目的：通过滴鼻给药途径,给予闭合性脑损伤小鼠可分泌表达神经保护肽NAP的重组慢病毒,观察该重组病毒经鼻-脑通路对中枢神经系统的保护作用,为携带可分泌表达NAP的重组慢病毒治疗神经系统退行性疾病提供理论依据。方法：选用8～12周成年雄性昆明小鼠54只,随机分为4组：空白对照组10只（Control组）、重锤加害组20只（CHI组）、重组慢病毒rLent/NT4-NAP保护组20只（rLent组）和重组慢病毒rLent/GFP组4只（GFP组）。观察各组小鼠的死亡率、神经功能损伤（NSS）评分、脑水肿含量和病理改变情况。应用共聚焦显微镜观测GFP组小鼠鼻黏膜、嗅神经和脑组织内绿色荧光表达情况。结果：rLent组小鼠死亡率（15%）明显低于CHI组小鼠（55%）;rLent组小鼠NSS评分在创伤后1、3、5和7d均显著低于CHI组（P〈0.01）;rLent组小鼠创伤后24h的脑水肿含量明显低于CHI组（P〈0.01）;HE染色显示rLent组小鼠病理改变明显轻于CHI组;GFP组仅在鼻黏膜处可见呈条索样的绿色荧光,而在嗅神经及大脑则未发现绿色荧光。
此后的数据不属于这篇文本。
==> src/rtl/ex_pkg.sv <==
// -----------------------------------------------------------------------------
// ex_pkg
// Shared definitions for the execute stage.
//   - ALU-op encodings coming from decode.
//   - R-type funct codes carried in sign_ext[5:0].
//   - Internal ALU-select enum, produced once by decode_sel().
//   - IDLE/MUL state enum for the stage sequencer.
// -----------------------------------------------------------------------------
package ex_pkg;

    localparam logic [1:0] OP_ADD   = 2'b00;
    localparam logic [1:0] OP_SUB   = 2'b01;
    localparam logic [1:0] OP_RTYPE = 2'b10;
    localparam logic [1:0] OP_ILL   = 2'b11;

    localparam logic [5:0] FN_ADD = 6'd0;
    localparam logic [5:0] FN_SUB = 6'd1;
    localparam logic [5:0] FN_MUL = 6'd2;
    localparam logic [5:0] FN_AND = 6'd3;
    localparam logic [5:0] FN_OR  = 6'd4;
    localparam logic [5:0] FN_SLT = 6'd5;

    typedef enum logic [2:0] {
        SEL_ADD,
        SEL_SUB,
        SEL_MUL,
        SEL_AND,
        SEL_OR,
        SEL_SLT,
        SEL_ILL
    } alu_sel_e;

    typedef enum logic {
        ST_IDLE,
        ST_MUL
    } state_e;

    // Collapse alu_op + funct into one select; everything unknown is illegal.
    function automatic alu_sel_e decode_sel(input logic [1:0] op, input logic [5:0] fn);
        alu_sel_e sel;
        sel = SEL_ILL;
        case (op)
            OP_ADD: sel = SEL_ADD;
            OP_SUB: sel = SEL_SUB;
            OP_RTYPE: begin
                case (fn)
                    FN_ADD:  sel = SEL_ADD;
                    FN_SUB:  sel = SEL_SUB;
                    FN_MUL:  sel = SEL_MUL;
                    FN_AND:  sel = SEL_AND;
                    FN_OR:   sel = SEL_OR;
                    FN_SLT:  sel = SEL_SLT;
                    default: sel = SEL_ILL;
                endcase
            end
            default: sel = SEL_ILL;
        endcase
        return sel;
    endfunction

endpackage

==> src/rtl/ex_mul_seq.sv <==
// -----------------------------------------------------------------------------
// ex_mul_seq
// Radix-2 shift-add multiplier, one partial product per cycle, XLEN steps.
// Returns the low XLEN bits of the unsigned product.
// Ports:
//   clk_i, rst_ni    clock, async active-low reset
//   start_i          capture a_i/b_i and begin (ignored while abort_i)
//   abort_i          drop the operation in progress
//   a_i, b_i         operands
//   done_o           high during the cycle of the last step
//   product_o        valid while done_o is high (includes the last step)
// -----------------------------------------------------------------------------
module ex_mul_seq #(
    parameter int XLEN = 32
) (
    input  logic            clk_i,
    input  logic            rst_ni,
    input  logic            start_i,
    input  logic            abort_i,
    input  logic [XLEN-1:0] a_i,
    input  logic [XLEN-1:0] b_i,
    output logic            done_o,
    output logic [XLEN-1:0] product_o
);

    localparam int CW = $clog2(XLEN);
    localparam logic [CW-1:0] LAST = CW'(XLEN - 1);

    logic            busy_q;
    logic [CW-1:0]   cnt_q;
    logic [XLEN-1:0] acc_q, acc_d;
    logic [XLEN-1:0] mcand_q;
    logic [XLEN-1:0] mplier_q;

    assign acc_d = acc_q + (mplier_q[0] ? mcand_q : '0);

    // The final step is exposed combinationally so the caller can register
    // the product on the same edge the last partial product is added.
    assign done_o    = busy_q & (cnt_q == LAST);
    assign product_o = acc_d;

    always_ff @(posedge clk_i or negedge rst_ni) begin
        if (!rst_ni) begin
            busy_q   <= 1'b0;
            cnt_q    <= '0;
            acc_q    <= '0;
            mcand_q  <= '0;
            mplier_q <= '0;
        end else if (abort_i) begin
            busy_q <= 1'b0;
        end else if (start_i) begin
            busy_q   <= 1'b1;
            cnt_q    <= '0;
            acc_q    <= '0;
            mcand_q  <= a_i;
            mplier_q <= b_i;
        end else if (busy_q) begin
            acc_q    <= acc_d;
            mcand_q  <= mcand_q << 1;
            mplier_q <= mplier_q >> 1;
            cnt_q    <= cnt_q + 1'b1;
            if (done_o) busy_q <= 1'b0;
        end
    end

endmodule

==> src/rtl/ex_pipe_unit.sv <==
// -----------------------------------------------------------------------------
// ex_pipe_unit
// Handshaked execute stage: ALU, zero flag, branch resolution, and a
// multi-cycle multiplier behind a valid/ready interface with flush.
// Ports:
//   clk_i, reset_ni              clock, async active-low reset
//   flush_i                      kill held/in-flight instruction, drop input
//   in_valid_i / in_ready_o      upstream handshake
//   pc_i, rs_i, rt_i, sign_ext_i instruction operands (sign_ext[5:0] = funct)
//   alu_src_i, alu_op_i, branch_i decode controls
//   out_valid_o / out_ready_i    downstream handshake
//   result_o, zero_o, br_taken_o, br_target_o, illegal_o  registered results
// -----------------------------------------------------------------------------
module ex_pipe_unit
    import ex_pkg::*;
#(
    parameter int XLEN = 32,
    parameter int PC_W = 32
) (
    input  logic            clk_i,
    input  logic            reset_ni,
    input  logic            flush_i,
    input  logic            in_valid_i,
    output logic            in_ready_o,
    input  logic [PC_W-1:0] pc_i,
    input  logic [XLEN-1:0] rs_i,
    input  logic [XLEN-1:0] rt_i,
    input  logic [XLEN-1:0] sign_ext_i,
    input  logic            alu_src_i,
    input  logic [1:0]      alu_op_i,
    input  logic            branch_i,
    output logic            out_valid_o,
    input  logic            out_ready_i,
    output logic [XLEN-1:0] result_o,
    output logic            zero_o,
    output logic            br_taken_o,
    output logic [PC_W-1:0] br_target_o,
    output logic            illegal_o
);

    state_e          state_q, state_d;
    alu_sel_e        sel;
    logic [XLEN-1:0] op2, alu_res;
    logic            zero_c, br_taken_c;
    logic [PC_W-1:0] offs, tgt_c;
    logic            accept, start_mul, load_alu, load_mul;
    logic            mul_done;
    logic [XLEN-1:0] mul_prod;
    logic            out_valid_q, out_valid_d;
    logic [XLEN-1:0] result_q;
    logic            zero_q, br_taken_q, illegal_q;
    logic [PC_W-1:0] br_target_q;
    // Branch info of the instruction sitting in the multiplier.
    logic            pend_zero_q, pend_bt_q;
    logic [PC_W-1:0] pend_tgt_q;

    assign op2        = alu_src_i ? sign_ext_i : rt_i;
    assign sel        = decode_sel(alu_op_i, sign_ext_i[5:0]);
    assign zero_c     = (rs_i == op2);
    assign br_taken_c = branch_i & zero_c;

    // Fit the immediate to PC width (sign-extend if narrower) before scaling.
    generate
        if (XLEN >= PC_W) begin : g_offs_trunc
            assign offs = sign_ext_i[PC_W-1:0];
        end else begin : g_offs_sext
            assign offs = {{(PC_W-XLEN){sign_ext_i[XLEN-1]}}, sign_ext_i};
        end
    endgenerate
    assign tgt_c = pc_i + (offs << 2);

    always_comb begin
        alu_res = '0;
        case (sel)
            SEL_ADD: alu_res = rs_i + op2;
            SEL_SUB: alu_res = rs_i - op2;
            SEL_AND: alu_res = rs_i & op2;
            SEL_OR:  alu_res = rs_i | op2;
            SEL_SLT: alu_res = {{(XLEN-1){1'b0}}, ($signed(rs_i) < $signed(op2))};
            default: alu_res = '0;
        endcase
    end

    assign in_ready_o = (state_q == ST_IDLE) & (~out_valid_q | out_ready_i);
    // Flush wins over a simultaneous accept.
    assign accept     = in_valid_i & in_ready_o & ~flush_i;
    assign start_mul  = accept & (sel == SEL_MUL);
    assign load_alu   = accept & (sel != SEL_MUL);
    assign load_mul   = (state_q == ST_MUL) & mul_done & ~flush_i;

    ex_mul_seq #(.XLEN(XLEN)) u_mul (
        .clk_i     (clk_i),
        .rst_ni    (reset_ni),
        .start_i   (start_mul),
        .abort_i   (flush_i),
        .a_i       (rs_i),
        .b_i       (op2),
        .done_o    (mul_done),
        .product_o (mul_prod)
    );

    always_comb begin
        state_d = state_q;
        case (state_q)
            ST_IDLE: if (start_mul) state_d = ST_MUL;
            ST_MUL:  if (flush_i || mul_done) state_d = ST_IDLE;
            default: state_d = ST_IDLE;
        endcase
    end

    // A take and a new load on the same edge keep out_valid high (no bubble).
    always_comb begin
        out_valid_d = out_valid_q;
        if (flush_i)                   out_valid_d = 1'b0;
        else if (load_alu || load_mul) out_valid_d = 1'b1;
        else if (out_ready_i)          out_valid_d = 1'b0;
    end

    always_ff @(posedge clk_i or negedge reset_ni) begin
        if (!reset_ni) begin
            state_q     <= ST_IDLE;
            out_valid_q <= 1'b0;
            result_q    <= '0;
            zero_q      <= 1'b0;
            br_taken_q  <= 1'b0;
            br_target_q <= '0;
            illegal_q   <= 1'b0;
            pend_zero_q <= 1'b0;
            pend_bt_q   <= 1'b0;
            pend_tgt_q  <= '0;
        end else begin
            state_q     <= state_d;
            out_valid_q <= out_valid_d;
            if (start_mul) begin
                pend_zero_q <= zero_c;
                pend_bt_q   <= br_taken_c;
                pend_tgt_q  <= tgt_c;
            end
            if (load_alu) begin
                result_q    <= alu_res;
                zero_q      <= zero_c;
                br_taken_q  <= br_taken_c;
                br_target_q <= tgt_c;
                illegal_q   <= (sel == SEL_ILL);
            end else if (load_mul) begin
                result_q    <= mul_prod;
                zero_q      <= pend_zero_q;
                br_taken_q  <= pend_bt_q;
                br_target_q <= pend_tgt_q;
                illegal_q   <= 1'b0;
            end
        end
    end

    assign out_valid_o = out_valid_q;
    assign result_o    = result_q;
    assign zero_o      = zero_q;
    assign br_taken_o  = br_taken_q;
    assign br_target_o = br_target_q;
    assign illegal_o   = illegal_q;

endmodule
结论：分泌表达NAP的重组慢病毒可感染鼻黏膜细胞,分泌表达的短肽NAP能够改善闭合性脑损伤小鼠的神经功能;未加装分泌表达元件的重组病毒rLent/GFP仅能感染鼻黏膜细胞,不能通过血脑屏障进入中枢神经系统。

英文摘要：

Objective To observe the neuoprotective effect of lentiviral vector expressing and secreting neuroprotective peptide（NAP）on closed head injury in mice via nose-brain pathway and provide theoretical basis for treatment of neurodegeneration diseases by lentiviral vector secreting NAP.Methods 54 adult male Kunming mice were divided into four groups：control group（n=10）,closed head jnjury group（CHI,n=20）,rLent/NT4-NAP group（rLent,n=20）,and rLent/GFP group（GFP,n=4）.The mortality,NSS and brain edema in various groups were observed.The pathological changes in brain injury region of various groups stained by HE were observed.The expressions of GFP in nasal epithelium olfactory nerve and brain tissue in GFP group were detected under laser confocal microscope.Results The mortality of mice in rLent group（15%）was significantly lower than that in CHI group（55%）.The NSS in rLent group were lower than those in CHI groups at 1,3,5 and 7 d after brain injury（P〈0.01）.The percentage of H2O in rLent group was lower than that in CHI group at 24 h after brain injury（P〈0.01）.HE staining result showed that the pathological changes in rLent group were fewer than those in CHI group.There was significant GFP in the nasal epithelium,but no fluorescence in olfactory nerve and brain tissue.Conclusion The recombinant rLent/NT4-NAP could efficietnly infect nasal epithelium in vivo.NAP provides significant neuroprotective effect from the complex array of injuries elicited by head trauma.The recombinant rLent/GFP could only infect nasal epithelium,but not go through blood-brain barrier（BBB）to central nervous system（CNS）.